Induction of Dermal Subcutaneous Inflammation by Recombinant Cachectin/Tumor Necrosis Factor (TNFα) in the Mouse

The ability of cachectin/tumor necrosis factor (TNFα) to induce acute dermal and subcutaneous inflammation was examined in a murine model. A number of other proteins, and diluent alone were examined as controls. After subcutaneous injection into the mouse footpad, recombinant human TNFα(rHuTNFα) induced acute inflammation with an initial marked dermal and subcutaneous neutrophil infiltrate by approximately 3 h, with a peak between 4 and 24 h and resolution by 79 h. Recombinant interleukin-2, cytochrome c, and heat-inactivated rHuTNFα induced negligible inflammation. Recombinant human lymphotoxin (TNFβ), another control protein, also induced acute inflammation in our system. Because and TNFα and TNFβ are partially homologous, they may be acting through a similar mechanism.
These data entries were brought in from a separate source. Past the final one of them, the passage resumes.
File: config.mk
export PLATFORM = sky130hd
export DESIGN_NAME = mem_arbiter
export DESIGN_NICKNAME = d
export VERILOG_FILES = /design/src/rtl/mem_arbiter_pkg.sv /design/src/rtl/mem_arbiter.sv
export SDC_FILE = /design/constraint.sdc
export NUM_CORES = 1
export LEC_CHECK = 0
export BUFFER_PORTS_ARGS = -buffer_cell sky130_fd_sc_hd__buf_2
export CAP_MARGIN = 15
export CORE_AREA = 5 5 77 79
export CTS_BUF_LIST = sky130_fd_sc_hd__clkbuf_4 sky130_fd_sc_hd__clkbuf_8 sky130_fd_sc_hd__clkbuf_16
export CTS_CLUSTER_DIAMETER = 30
export DETAILED_ROUTE_END_ITERATION = 7
export DIE_AREA = 0 0 82 84
export PLACE_DENSITY = 0.78
export SKIP_CTS_REPAIR_TIMING = 1
export SLEW_MARGIN = 20
export SYNTH_ARGS = -nofsm -noshare
export SYNTH_HDL_FRONTEND = slang
export SYNTH_SLANG_ARGS = --single-unit
File: constraint.sdc
create_clock -name clk -period 2.26 [get_ports clk]
set_clock_uncertainty 0.15 [all_clocks]
set_input_delay 0.452 -clock clk [delete_from_list [all_inputs] [get_ports clk]]
set_output_delay 0.452 -clock clk [all_outputs]
set_load 0.01 [all_outputs]
File: src/rtl/mem_arbiter_pkg.sv
// Shared definitions for the two-port memory arbiter: response ownership
// encoding, default parameters and a counter-width helper.
package mem_arbiter_pkg;

  localparam int DEPTH_DEFAULT      = 10;
  localparam int STARVE_MAX_DEFAULT = 4;
  localparam int DATA_W             = 32;
  localparam int BE_W               = DATA_W / 8;

  // Which port the RAM access issued last cycle belongs to.
  typedef enum logic [1:0] {
    OWN_NONE = 2'd0,
    OWN_IF   = 2'd1,
    OWN_D    = 2'd2
  } owner_e;

  // Everything needed one cycle after a grant to route the RAM read data.
  typedef struct packed {
    owner_e owner;
    logic   write;
  } rsp_tag_t;

  // Width of a counter that must hold 0..max_val; never narrower than 1 bit.
  function automatic int cnt_width(input int max_val);
    return (max_val < 1) ? 1 : $clog2(max_val + 1);
  endfunction

endpackage

File: src/rtl/mem_arbiter.sv
// Two-port arbiter in front of an external single-port synchronous RAM.
// The data port normally has priority; a saturating starvation counter
// forces a fetch grant once the fetch port has lost STARVE_MAX times in a
// row. Responses come back exactly one cycle after the grant on the port
// that owned the access.
module mem_arbiter
  import mem_arbiter_pkg::*;
#(
  parameter int DEPTH      = DEPTH_DEFAULT,
  parameter int STARVE_MAX = STARVE_MAX_DEFAULT
) (
  input  logic              clk,
  input  logic              rst_n,

  input  logic              if_req_valid,
  input  logic [DEPTH-1:0]  if_req_addr,
  output logic              if_req_ready,
  output logic              if_rsp_valid,
  output logic [DATA_W-1:0] if_rsp_data,

  input  logic              d_req_valid,
  input  logic              d_req_we,
  input  logic [DEPTH-1:0]  d_req_addr,
  input  logic [DATA_W-1:0] d_req_wdata,
  input  logic [BE_W-1:0]   d_req_be,
  output logic              d_req_ready,
  output logic              d_rsp_valid,
  output logic [DATA_W-1:0] d_rsp_data,

  output logic              mem_en,
  output logic [BE_W-1:0]   mem_we,
  output logic [DEPTH-1:0]  mem_addr,
  output logic [DATA_W-1:0] mem_wdata,
  input  logic [DATA_W-1:0] mem_rdata
);

  localparam int             CNT_W   = cnt_width(STARVE_MAX);
  localparam logic [CNT_W-1:0] CNT_MAX = CNT_W'(STARVE_MAX);

  owner_e           grant;
  logic [CNT_W-1:0] starve_cnt;
  logic [CNT_W-1:0] starve_cnt_nxt;
  rsp_tag_t         rsp_tag;
  rsp_tag_t         rsp_tag_nxt;

  // Pick at most one winner this cycle from the valids and the starvation count.
  always_comb begin
    // NOTE: every always_comb output gets a default first so no path leaves it
    // unassigned, which would otherwise infer a latch.
    grant = OWN_NONE;
    // NOTE: rst_n gates the grant combinationally so ready and mem_en stay low
    // for the whole reset interval, not just after the next clock edge.
    if (rst_n) begin
      if (if_req_valid && d_req_valid) begin
        grant = (starve_cnt == CNT_MAX) ? OWN_IF : OWN_D;
      end else if (d_req_valid) begin
        grant = OWN_D;
      end else if (if_req_valid) begin
        grant = OWN_IF;
      end
    end
  end

  assign if_req_ready = (grant == OWN_IF);
  assign d_req_ready  = (grant == OWN_D);

  // Drive the RAM port from the winner; everything is zero when idle.
  always_comb begin
    mem_en    = 1'b0;
    mem_we    = '0;
    mem_addr  = '0;
    mem_wdata = '0;
    unique case (grant)
      OWN_IF: begin
        mem_en   = 1'b1;
        mem_addr = if_req_addr;
      end
      OWN_D: begin
        mem_en    = 1'b1;
        mem_addr  = d_req_addr;
        mem_wdata = d_req_wdata;
        mem_we    = d_req_we ? d_req_be : '0;
      end
      default: ;
    endcase
  end

  // Next starvation count and the tag describing the access issued now.
  always_comb begin
    starve_cnt_nxt = '0;
    if (if_req_valid && (grant != OWN_IF)) begin
      starve_cnt_nxt = (starve_cnt == CNT_MAX) ? starve_cnt
                                               : starve_cnt + CNT_W'(1);
    end
    rsp_tag_nxt.owner = grant;
    rsp_tag_nxt.write = (grant == OWN_D) && d_req_we;
  end

  // Register the starvation count and response tag; reset drops any in-flight response.
  always_ff @(posedge clk or negedge rst_n) begin
    if (!rst_n) begin
      starve_cnt    <= '0;
      rsp_tag.owner <= OWN_NONE;
      rsp_tag.write <= 1'b0;
    end else begin
      // NOTE: sequential state uses non-blocking assignments so every register
      // samples values from before this edge, regardless of statement order.
      starve_cnt <= starve_cnt_nxt;
      rsp_tag    <= rsp_tag_nxt;
    end
  end

  // Route RAM read data to the owning port; write acks and non-owners read 0.
  always_comb begin
    if_rsp_valid = (rsp_tag.owner == OWN_IF);
    d_rsp_valid  = (rsp_tag.owner == OWN_D);
    if_rsp_data  = if_rsp_valid ? mem_rdata : '0;
    d_rsp_data   = (d_rsp_valid && !rsp_tag.write) ? mem_rdata : '0;
  end

endmodule

# Word-level counts from Yosys, hierarchy flattened
# Index checks and enable logic that the tools add are counted.
totals:
  reg_bits: 6
  input_bits: 93
  output_inout_bits: 115
  elab_cells: 31
classes:
  n_addsub: 1
  n_eq_ne: 7
  muxes: 14
  n_reduce_logical: 6
ops:
  columns: ["cell", "count"]
  rows:
  - ["$mux 32", 3]
  - ["$pmux 10 s2", 1]
  - ["$mux 2", 4]
  - ["$mux 4", 2]
  - ["$mux 3", 2]
  - ["$eq 2x1->1 const B", 2]
  - ["$eq 2x2->1 const B", 2]
  - ["$logic_and 1x1->1", 4]
  - ["$add 3x1->3 const B", 1]
  - ["$eq 3x3->1 const B", 1]
  - ["$mux 1", 2]
  - ["$ne 2x1->1 const B", 1]
  - ["$ne 2x2->1 const B", 1]
  - ["$reduce_or 2->1", 1]
  - ["$logic_not 1->1", 1]

# Longest topological paths before layout
# Gate-level depths: netlist of run 1.
logic_depth:
  ltp_word: 7
  mapped_depth: 9
  ltp_nobuf: 9

# Worst setup path before layout of run 1
# No wires, ideal clock.
synth_timing:
  path_kind: "reg2out"
  start: "register starve_cnt[0]"
  end: "output port mem_addr[0]"
  arrival_ns: 1.593
  t_required_ns: 1.658
  path_slack_ns: 0.065
  path_stages_with_launch: 10
  path_buffers: 1
  path_cell_list: "dfrtp_1 -> inv_1 -> ha_1 -> nand2_2 -> nand2_1 -> and3_1 -> ha_1 -> buf_2 -> a22oi_1 -> nor2_1"
synth_via:
  elab_chain_cells: 6
  word_cells_on_any_way: 7
  cone_classes: "eq/ne (3); mux (4)"
synth_lines:
  columns: ["element", "line", "source"]
  rows:
  - ["from (decl)", "mem_arbiter.sv:41", "logic [CNT_W-1:0] starve_cnt;"]
  - ["from (signal assigned)", "mem_arbiter.sv:108", "starve_cnt <= starve_cnt_nxt;"]
  - ["$eq 3x3->1 (*)", "mem_arbiter.sv:55", "grant = (starve_cnt == CNT_MAX) ? OWN_IF : OWN_D;"]
  - ["$mux 2 (*)", "mem_arbiter.sv:55", null]
  - ["$mux 2 (*)", "mem_arbiter.sv:54", "if (if_req_valid && d_req_valid) begin"]
  - ["$mux 2 (*)", "mem_arbiter.sv:53", "if (rst_n) begin"]
  - ["named net grant[0]", "mem_arbiter.sv:40", "owner_e grant;"]
  - ["$eq 2x2->1 / $eq 2x1->1 (equally long branches)", "mem_arbiter.sv:73", "unique case (grant)"]
  - ["$pmux 10 s2 (*)", "mem_arbiter.sv:73", null]
  - ["to (decl)", "mem_arbiter.sv:32", "output logic [DEPTH-1:0] mem_addr,"]
# The timed path passes the listed nets; every way through them passes the cells marked *.

# Final worst setup path of run 1
layout_timing:
  start: "register starve_cnt[1]"
  end: "output port mem_addr[1]"
# Same word-level chain as after synthesis.

==> results of run 1 <==
[flip-flops by register name, indices dropped and copies added (netlist names)]
name,cells
rsp_tag,3
starve_cnt,3
[worst min path at each step]
stage / from / to / slack (ns) / cells after the start
6_report: rst_n / starve_cnt[2] / 0.07 / 2
5_1_grt: rst_n / starve_cnt[2] / 0.07 / 2
4_1_cts: rst_n / rsp_tag[2] / 0.02 / 2
3_5_place_dp: rst_n / starve_cnt[2] / 0.26 / 2
3_3_place_gp: rst_n / starve_cnt[2] / 0.25 / 2
2_1_floorplan: rst_n / rsp_tag[0] / 0.006 / 0
[per-stage QoR]
step | instance area, µm² | util [%] | setup TNS, ns
2_1_floorplan | 1190 | - | 0
3_3_place_gp | 2300 | 43.7 | -0.0402
3_5_place_dp | 2300 | 43.7 | -1.15
4_1_cts | 2340 | 44.5 | -10.77
5_1_grt | 2570 | 48.7 | -7.67
6_report | 2570 | 48.7 | -3.86
[layout make-up]
type,count,area [µm²],share of cell area [%]
sequential,6,150,5.85
clock buffer,3,41.3,1.61
multi-input combinational,147,1040,40.5
inverter,5,18.8,0.731
tap,72,90.1,3.51
timing repair buffer,222,1230,47.8
[power breakdown]
group / internal (mW) / leakage, nW / switching (mW)
sequential: 0.116 / 0.0796 / 0.00641
clock: 0.114 / 0.0216 / 0.0431
combinational: 0.213 / 1.54 / 0.188
[critical path, stage by stage, from the launching register on]
cell	delay, ns
dfrtp_1	0.39
inv_2	0.09
ha_4	0.16
nand2_4	0.06
nand2_4	0.08
and3_4	0.22
ha_4	0.18
buf_6	0.14
a22oi_1	0.06
nor2_1	0.08
buf_2	0.13
[placed cells by master (no fill, tap or decap), types with 4 or more instances in the layout]
master   count
buf_2      206
and2_1      96
nor2_1      11
buf_4        9
a22oi_1      8
dfrtp_1      6
and3_1       5
inv_2        4
ha_4         4
[per-layer routing]
layer	vias to the layer above	wire length, µm	track usage, %
li1	962	-	-
met1	825	2220	18.0
met2	110	3230	27.6
met3	10	687	3.46
met4	0	110	4.83
met5	-	0	0
[cell families after synthesis]
| kind of cell | share of synthesized area (%) |
|---|---|
| and+or+nand+nor | 63.6 |
| buffers and inverters | 7.81 |
| AOI/OAI and AO/OA | 8.65 |
| adders and majority gates | 6.33 |
| DFF | 12.7 |
| muxes | 0.949 |
==> results.py, run 1 <==
metrics = {
    "timing": {
        "finalHoldViolCount": 0,
        "rsz0062_at_grt": "yes",
        "finalCriticalPeriod_ns": 2.42,
        "slew_headroom_pct": 82.7,
        "tightest_slew_ns": 0.259,
        "setup_ws_ns": -0.156,
        "final.period_utilization_pct": 107,
        "drv_slew": 0,
        "setup_viol": 46,
        "hold_ws_ns": 0.0706,
        "fmax_ghz": 0.414,
    },
    "critical_path": {
        "reg2reg_depth": 12,
        "critPathLaunchType": "flop",
        "reg2reg_setup_slack_ns": 0.20,
        "r2r_start": "starve_cnt[1]",
        "crit_fanout": 7,
        "crit_required_ns": 1.66,
        "end_kind": "output port",
        "endpoint": "mem_addr[1]",
        "critPathLaunch": "starve_cnt[1]",
        "r2r_end": "starve_cnt[2]",
        "worstSetupPathType": "reg -> out",
        "crit_arrival_ns": 1.81,
    },
    "drt": {
        "drtPass1Iterations": 4,
        "viasPerCell": 4.19,
        "drt-total-wl_um": 6250,
        "drcViolationCount": 0,
        "via_count": 1907,
        "drtIter0Drc": 23,
        "antenna_left": 0,
        "post_drt_wl_per_cell_um": 13.7,
    },
    "yosys": {
        "avgSynthCellArea_um2": 6.98,
        "yosys.area.top_type": "and2_1",
        "async_flop_share_pct": 100,
        "synthCells": 170,
        "synth_common_cells": "97 x and2_1, 11 x nor2_1, 10 x a22oi_1",
        "ys_ff_latch": 6,
        "syn-cell-area_um2": 1190,
        "seq_area_frac_synth_pct": 12.7,
        "yosysWarnings": 0,
        "synth_top_flop_cell": "dfrtp_1",
        "post_synth_num_cell_types": 23,
        "synth_area_leaders": "and2_1 51%, dfrtp_1 13%, a22oi_1 6.3%, ha_1 6.3%, nor2_1 3.5%",
        "yosys.area.top_type_share_pct": 51.2,
        "synth_edf_count": 0,
        "synth.most_common_cell": "and2_1",
        "syn-num-nets": 269,
    },
    "clock_network": {
        "cts_buffer_depth": 2,
        "cts_root_buf": "clkbuf_8",
        "clkSinkCount": 6,
        "path_clk_slew_ns": 0.03,
        "tritoncts": "done",
        "cts_htree_levels": 1,
        "clk_latency_ns": 0.22,
        "numCtsBuffers": 3,
    },
    "status": {
        "violations": "setup timing",
        "outcome": "complete, but fails checks",
    },
    "die": {
        "die_y_um": 84,
        "ioPinCount": 208,
        "initial_utilization_pct": 22.5,
        "rows": 27,
        "dieArea_um2": 6890,
        "die_x_um": 82,
        "fp.coreArea_um2": 5270,
    },
    "grt": {
        "grt_pass1_wl_um": 8440,
        "overflow": 0,
        "grt_max_degree": 38,
        "antenna_found_initial": 0,
        "grt.total_usage_pct": 15.5,
        "grt_pass1_vias": 1722,
    },
    "power": {
        "p_leak_nw": 1.64,
        "power_density_nw_per_um2": 265,
        "fin_total_pwr_mw": 0.680,
        "peakVddDrop_uv": 252,
    },
    "layout": {
        "drive_gt1_share_pct": 63.4,
        "num-nets-final": 484,
        "fin_cells": 455,
        "area_growth_pct": 117,
        "fill_cells": 525,
        "n_antenna_cell": 0,
    },
    "run": {
        "cap_violations": 0,
    },
    "hold_path": {
        "min-delay-path-class": "in -> async",
    },
    "place": {
        "port_buffers": 207,
        "dp.cells": 444,
        "dp_slack_ns": -0.135,
        "place_congestion": 0.913,
        "hpwl_um": 5120,
    },
}
(Power assumes the default switching activity.)
==> run 2: changes to the inputs <==
--- a/config.mk
+++ b/config.mk
@@ -12,7 +12,8 @@
 export CTS_CLUSTER_DIAMETER = 30
 export DETAILED_ROUTE_END_ITERATION = 7
 export DIE_AREA = 0 0 82 84
-export PLACE_DENSITY = 0.78
+export HOLD_SLACK_MARGIN = 0.02
+export PLACE_DENSITY = 0.81
 export SKIP_CTS_REPAIR_TIMING = 1
 export SLEW_MARGIN = 20
 export SYNTH_ARGS = -nofsm -noshare
==> constraint.sdc (replaced) <==
create_clock -name clk -period 2.2 [get_ports clk]
set_clock_uncertainty 0.15 [all_clocks]
set_input_delay 0.44 -clock clk [delete_from_list [all_inputs] [get_ports clk]]
set_output_delay 0.44 -clock clk [all_outputs]
set_load 0.01 [all_outputs]
==> results.py, run 2 (same netlist as run 1, synthesis figures left out) <==
metrics = {
    "critical_path": {
        "crit_arrival_ns": 1.76,
        "crit_chain": "inv_2, ha_4, nand3_1, nand3_2, inv_4, ha_4, a22oi_2, nor2_1, buf_2",
        "crit_fanout": 11,
        "worstSetupPathType": "reg -> out",
        "cp_common_cell": "ha_4",
        "crit_required_ns": 1.61,
        "slowest_stage": "dfrtp_1",
        "end_kind": "output port",
        "slowest_delay_ns": 0.35,
        "critPathLaunchType": "flop",
    },
    "layout": {
        "mostFrequentLayoutCells": "207 x buf_2, 97 x and2_1, 11 x nor2_1",
        "area_growth_pct": 115,
        "final_util_pct": 48.4,
        "fin_area_um2": 2550,
        "num-nets-final": 481,
        "drive_gt1_share_pct": 64.7,
        "reg_top3": "rsp_tag: 3 flops, starve_cnt: 3 flops",
        "n_antenna_cell": 0,
        "mostFrequentLayoutCell": "buf_2",
        "fill_cells": 514,
    },
    "drt": {
        "drtIter0Drc": 30,
        "drtPass1Iterations": 3,
        "drcViolationCount": 0,
        "via_count": 1879,
        "drt-total-wl_um": 5600,
        "antenna_left": 0,
        "viasPerCell": 4.16,
        "post_drt_wl_per_cell_um": 12.4,
    },
    "timing": {
        "finalHoldViolCount": 0,
        "tightest_slew_ns": 0.264,
        "tns_ns": -5.50,
        "slew_headroom_pct": 82.4,
        "fmax_ghz": 0.426,
        "finalCriticalPeriod_ns": 2.35,
        "hold_ws_ns": 0.0645,
        "rsz0062_at_grt": "yes",
        "drv_slew": 0,
        "setup_viol": 47,
        "setup_ws_ns": -0.145,
        "final.period_utilization_pct": 107,
    },
    "die": {
        "ioPinCount": 208,
        "dieArea_um2": 6890,
        "initial_utilization_pct": 22.5,
        "die_x_um": 82,
        "die_y_um": 84,
        "fp.coreArea_um2": 5270,
        "rows": 27,
    },
    "power": {
        "power_density_nw_per_um2": 269,
        "peakVddDrop_uv": 213,
        "p_leak_nw": 1.61,
    },
    "grt": {
        "grt_pass1_wl_um": 7790,
        "grt_pass1_vias": 1761,
        "antenna_found_initial": 0,
        "grt_max_degree": 38,
        "grt.total_usage_pct": 13.9,
        "overflow": 0,
    },
    "place": {
        "place_area_um2": 2310,
        "place_congestion": 0.784,
        "dp_slack_ns": -0.148,
        "hpwl_um": 4800,
        "port_buffers": 207,
    },
    "clock_network": {
        "clkSinkCount": 6,
        "cts_buffer_depth": 2,
        "cts_root_buf": "clkbuf_8",
        "path_clk_slew_ns": 0.04,
        "tritoncts": "done",
        "numCtsBuffers": 3,
        "cts_htree_levels": 1,
        "clk_latency_ns": 0.22,
    },
    "status": {
        "outcome": "complete, but fails checks",
        "violations": "setup timing",
    },
    "run": {
        "cap_violations": 0,
    },
    "hold_path": {
        "min-delay-path-class": "in -> async",
    },
}
-- run 2: cell types whose count changed in the layout (fill, tap and decap cells not counted), sizes merged --
cell    before  now
buf        219  218
clkbuf       6    4
-- run 2: final cells by class --
type | instances | area (µm²) | area share (%)
tap | 72 | 90.1 | 3.53
inverter | 5 | 21.3 | 0.834
multi-input combinational | 147 | 1080 | 42.2
timing repair buffer | 219 | 1170 | 46.0
sequential | 6 | 150 | 5.89
clock buffer | 3 | 41.3 | 1.62
-- run 2: metrics by stage --
step | cells | power, mW
final | 452 | 0.686
after global routing | 452 | 0.739
after CTS | 448 | 0.644
after detailed placement | 445 | 0.476
after global placement | 445 | 0.466
after floorplan | 170 | 0.291
-- run 2: worst paths after layout --
path	cells after the start	to	slack, ns	from
min in group clk	2	rsp_tag[0]	0.36	d_req_we
setup reg to reg	11	starve_cnt[2]	0.35	starve_cnt[1]
hold / removal	2	starve_cnt[2]	0.06	rst_n
max in group asynchronous	2	rsp_tag[0]	1.72	rst_n
hold reg to reg	1	starve_cnt[2]	0.40	starve_cnt[2]
setup / recovery	9	mem_addr[4]	-0.15	starve_cnt[0]
-- run 2: layer usage --
| metal | wire length, µm | global-route usage (%) | up-vias |
|---|---|---|---|
| met4 | 47 | 3.17 | 0 |
| li1 | - | - | 962 |
| met5 | 0 | 0 | - |
| met3 | 761 | 3.13 | 4 |
| met2 | 2900 | 26.8 | 122 |
| met1 | 1890 | 14.5 | 791 |
-- run 2: worst max-delay path: cells and delay by family, from the launching register on --
kind / cells / cell delay [ns]
buffers and inverters: 3 / 0.32
adder cells (fa/ha/maj): 2 / 0.41
flip-flops: 1 / 0.35
AO/OA/AOI/OAI: 1 / 0.10
AND/OR/NAND/NOR: 3 / 0.34
-- run 2: power by group --
group	switching [mW]	internal, mW	total, mW
Combinational	0.186	0.210	0.396
Sequential	0.00577	0.119	0.125
Clock	0.0473	0.118	0.165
This pro-inflammatory effect of TNFα may result from chemotactic activity as well as by induction of secondary mediators. Inflammation induced by TNFα was partially suppressed by indomethacin treatment, suggesting that products of the cyclo-oxyganase pathway may mediate a portion of the inflammation involved. Five daily injections of rHuTNFα into the mouse footpad resulted in a predominantly mononuclear infiltrate and focal fibrosis. These results suggest that TNFα may be an important mediator of acute inflammation in vivo and might provide a signal for the production of collagen.